■ PROBLEM DETAILS ■
Tally the lines in the material below that hold the string "localparam" and report the tally alone.

■ EXERCISE INPUTS ■
┌──
**src/hw/rtl/lrle_pkg.sv**
```systemverilog
// ----------------------------------------------------------------------------
// lrle_pkg
// Word types and constants shared by the level run-length encoder.
// ----------------------------------------------------------------------------
package lrle_pkg;

  localparam int unsigned SampleW   = 8;
  localparam int unsigned GapW      = 24;
  localparam int unsigned CountW    = 32;
  localparam int unsigned DurW      = 40;
  localparam int unsigned RunW      = 7;

  // sample bit that selects the level (level is high when it is clear)
  localparam int unsigned LevelBit  = 7;

  localparam logic [RunW-1:0]   RunMax   = 7'h7f;
  localparam logic [GapW-1:0]   GapReset = 24'd22050;
  localparam logic [CountW-1:0] Max32    = '1;
  localparam logic [DurW-1:0]   Max40    = '1;
  // duration step per sample, in half-sample units
  localparam logic [DurW-1:0]   DurStep  = 40'd2;

  typedef enum logic [1:0] {
    KIND_RUN  = 2'd0,
    KIND_DESC = 2'd1,
    KIND_TERM = 2'd2
  } kind_e;

  typedef struct packed {
    logic [SampleW-1:0] sample;
    logic               end_of_stream;
  } in_word_t;

  typedef struct packed {
    kind_e              kind;
    logic [7:0]         run_byte;
    logic [CountW-1:0]  block_offset;
    logic [CountW-1:0]  block_size;
    logic [DurW-1:0]    block_duration;
    logic               last_result;
  } out_word_t;

endpackage

```
**src/hw/rtl/level_run_length_encoder.sv**
```systemverilog
// ----------------------------------------------------------------------------
// level_run_length_encoder
// Turns audio samples into level run bytes and emits a block descriptor
// whenever a long enough pause or the end of stream closes a block.
// ----------------------------------------------------------------------------
//  port group    dir   handshake                 word
//  in_*          in    in_valid_i / in_stall_o   in_word_t (sample, end_of_stream)
//  out_*         out   out_valid_o / out_stall_i out_word_t (kind ... last_result)
//  cfg_*         in    cfg_we_i                  gap_samples, 24 bits
//
//  one input word is taken per cycle while the output buffer has room; it waits in
//  the input register and its results are registered into a two-entry output buffer.
//  a word with two results (block split, end of stream) holds off the next input
//  word while the output buffer drains.
//  reset clears the encoder state and sets gap_samples to 22050.
//  in_stall_o follows out_stall_i in the same cycle when the buffer holds one word.
// ----------------------------------------------------------------------------
module level_run_length_encoder
  import lrle_pkg::*;
(
  input  logic            clk_i,
  input  logic            rst_ni,

  input  logic            in_valid_i,
  output logic            in_stall_o,
  input  in_word_t        in_word_i,

  output logic            out_valid_o,
  input  logic            out_stall_i,
  output out_word_t       out_word_o,

  input  logic            cfg_we_i,
  input  logic [GapW-1:0] cfg_wdata_i
);

  function automatic logic [CountW-1:0] sat_inc32(input logic [CountW-1:0] v);
    return (v == Max32) ? v : v + 1'b1;
  endfunction

  function automatic out_word_t run_word(input logic lvl, input logic [RunW-1:0] len,
                                         input logic last);
    out_word_t w;
    w = '0;
    w.kind        = KIND_RUN;
    w.run_byte    = {lvl, len};
    w.last_result = last;
    return w;
  endfunction

  function automatic out_word_t desc_word(input logic [CountW-1:0] off,
                                          input logic [CountW-1:0] size,
                                          input logic [DurW-1:0] dur,
                                          input logic last);
    out_word_t w;
    w = '0;
    w.kind           = KIND_DESC;
    w.block_offset   = off;
    w.block_size     = size;
    w.block_duration = dur;
    w.last_result    = last;
    return w;
  endfunction

  // configuration
  logic [GapW-1:0] gap_q;

  // input register
  logic     in_valid_q;
  in_word_t in_word_q;

  // encoder state
  logic              started_q, started_d;
  logic              level_q, level_d;
  logic [RunW-1:0]   run_len_q, run_len_d;
  logic [CountW-1:0] pause_samples_q, pause_samples_d;
  logic [CountW-1:0] pause_bytes_q, pause_bytes_d;
  logic [CountW-1:0] byte_offset_q, byte_offset_d;
  logic [CountW-1:0] block_start_q, block_start_d;
  logic [DurW-1:0]   dur_acc_q, dur_acc_d;

  // output buffer, slot 0 is the head
  out_word_t slot0_q, slot1_q;
  logic [1:0] cnt_q;

  logic pop, room, adv;
  logic [1:0] n_res;
  out_word_t res0, res1;

  logic              level_in;
  logic [DurW:0]     dur_sum;
  logic [DurW-1:0]   dur_inc;
  logic [RunW-1:0]   run_inc;
  logic [CountW-1:0] half;
  logic [CountW-1:0] span;
  logic [CountW-1:0] split_size;
  logic [DurW-1:0]   split_dur;
  logic [DurW-1:0]   pause_wide;

  assign pop         = (cnt_q != 2'd0) && !out_stall_i;
  assign room        = (cnt_q == 2'd0) || ((cnt_q == 2'd1) && pop);
  assign adv         = in_valid_q && room;
  assign in_stall_o  = in_valid_q && !room;
  assign out_valid_o = (cnt_q != 2'd0);
  assign out_word_o  = slot0_q;

  assign level_in   = ~in_word_q.sample[LevelBit];
  assign dur_sum    = {1'b0, dur_acc_q} + {1'b0, DurStep};
  assign dur_inc    = dur_sum[DurW] ? Max40 : dur_sum[DurW-1:0];
  assign run_inc    = run_len_q + 1'b1;
  assign half       = pause_bytes_q >> 1;
  assign span       = (byte_offset_q >= block_start_q) ? byte_offset_q - block_start_q : '0;
  assign split_size = (span >= half) ? span - half : '0;
  assign pause_wide = {{(DurW-CountW){1'b0}}, pause_samples_q};
  assign split_dur  = (dur_inc >= pause_wide) ? dur_inc - pause_wide : '0;

  always_comb begin
    started_d       = started_q;
    level_d         = level_q;
    run_len_d       = run_len_q;
    pause_samples_d = pause_samples_q;
    pause_bytes_d   = pause_bytes_q;
    byte_offset_d   = byte_offset_q;
    block_start_d   = block_start_q;
    dur_acc_d       = dur_acc_q;
    n_res           = 2'd0;
    res0            = '0;
    res1            = '0;

    if (in_word_q.end_of_stream) begin
      res0      = '0;
      res0.kind = KIND_TERM;
      res1      = desc_word(block_start_q, span, dur_acc_q, 1'b1);
      n_res     = 2'd2;
      started_d       = 1'b0;
      level_d         = 1'b0;
      run_len_d       = 7'd1;
      pause_samples_d = '0;
      pause_bytes_d   = '0;
      byte_offset_d   = '0;
      block_start_d   = '0;
      dur_acc_d       = '0;
    end else if (!started_q) begin
      started_d = 1'b1;
      level_d   = level_in;
      run_len_d = 7'd1;
      dur_acc_d = DurStep;
    end else begin
      dur_acc_d = dur_inc;
      if (level_in == level_q) begin
        pause_samples_d = sat_inc32(pause_samples_q);
        if (run_inc == RunMax) begin
          // full run is flushed and counts toward the pause
          res0          = run_word(level_q, RunMax, 1'b1);
          n_res         = 2'd1;
          byte_offset_d = sat_inc32(byte_offset_q);
          pause_bytes_d = sat_inc32(pause_bytes_q);
          run_len_d     = '0;
        end else begin
          run_len_d = run_inc;
        end
      end else begin
        if (pause_samples_q >= {{(CountW-GapW){1'b0}}, gap_q}) begin
          // block splits at half the pause
          res0          = desc_word(block_start_q, split_size, split_dur, 1'b0);
          res1          = run_word(level_q, run_len_q, 1'b1);
          n_res         = 2'd2;
          block_start_d = (byte_offset_q >= half) ? byte_offset_q - half : '0;
          dur_acc_d     = pause_wide;
        end else begin
          res0  = run_word(level_q, run_len_q, 1'b1);
          n_res = 2'd1;
        end
        byte_offset_d   = sat_inc32(byte_offset_q);
        pause_samples_d = '0;
        pause_bytes_d   = '0;
        level_d         = level_in;
        run_len_d       = 7'd1;
      end
    end
  end

  always_ff @(posedge clk_i or negedge rst_ni) begin
    if (!rst_ni) begin
      gap_q           <= GapReset;
      in_valid_q      <= 1'b0;
      started_q       <= 1'b0;
      level_q         <= 1'b0;
      run_len_q       <= 7'd1;
      pause_samples_q <= '0;
      pause_bytes_q   <= '0;
      byte_offset_q   <= '0;
      block_start_q   <= '0;
      dur_acc_q       <= '0;
      cnt_q           <= 2'd0;
    end else begin
      if (cfg_we_i) begin
        gap_q <= cfg_wdata_i;
      end
      if (!in_stall_o) begin
        in_valid_q <= in_valid_i;
      end
      if (adv) begin
        started_q       <= started_d;
        level_q         <= level_d;
        run_len_q       <= run_len_d;
        pause_samples_q <= pause_samples_d;
        pause_bytes_q   <= pause_bytes_d;
        byte_offset_q   <= byte_offset_d;
        block_start_q   <= block_start_d;
        dur_acc_q       <= dur_acc_d;
        cnt_q           <= n_res;
      end else if (pop) begin
        cnt_q <= cnt_q - 2'd1;
      end
    end
  end

  always_ff @(posedge clk_i) begin
    if (in_valid_i && !in_stall_o) begin
      in_word_q <= in_word_i;
    end
    if (adv) begin
      slot0_q <= res0;
      slot1_q <= res1;
    end else if (pop) begin
      slot0_q <= slot1_q;
    end
  end

  // terminator leaves only with the final descriptor right behind it
  assert property (@(posedge clk_i) disable iff (!rst_ni)
    (out_valid_o && out_word_o.kind == KIND_TERM) |->
      (cnt_q == 2'd2 && slot1_q.kind == KIND_DESC && slot1_q.last_result))
    else $error("terminator not followed by final descriptor");

  // first of two buffered results is never the last one
  assert property (@(posedge clk_i) disable iff (!rst_ni)
    (cnt_q == 2'd2) |-> !slot0_q.last_result)
    else $error("last_result set on first of two results");

  // end of stream returns the encoder to its reset state
  assert property (@(posedge clk_i) disable iff (!rst_ni)
    (adv && in_word_q.end_of_stream) |=>
      (!started_q && byte_offset_q == '0 && block_start_q == '0 && dur_acc_q == '0))
    else $error("state not cleared after end of stream");

  // a full buffer never goes straight to empty
  assert property (@(posedge clk_i) disable iff (!rst_ni)
    (cnt_q == 2'd2) |=> (cnt_q != 2'd0 || $past(pop)))
    else $error("output buffer lost a result");

endmodule
```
└──
■ SOLUTION TO THIS EXERCISE ■
11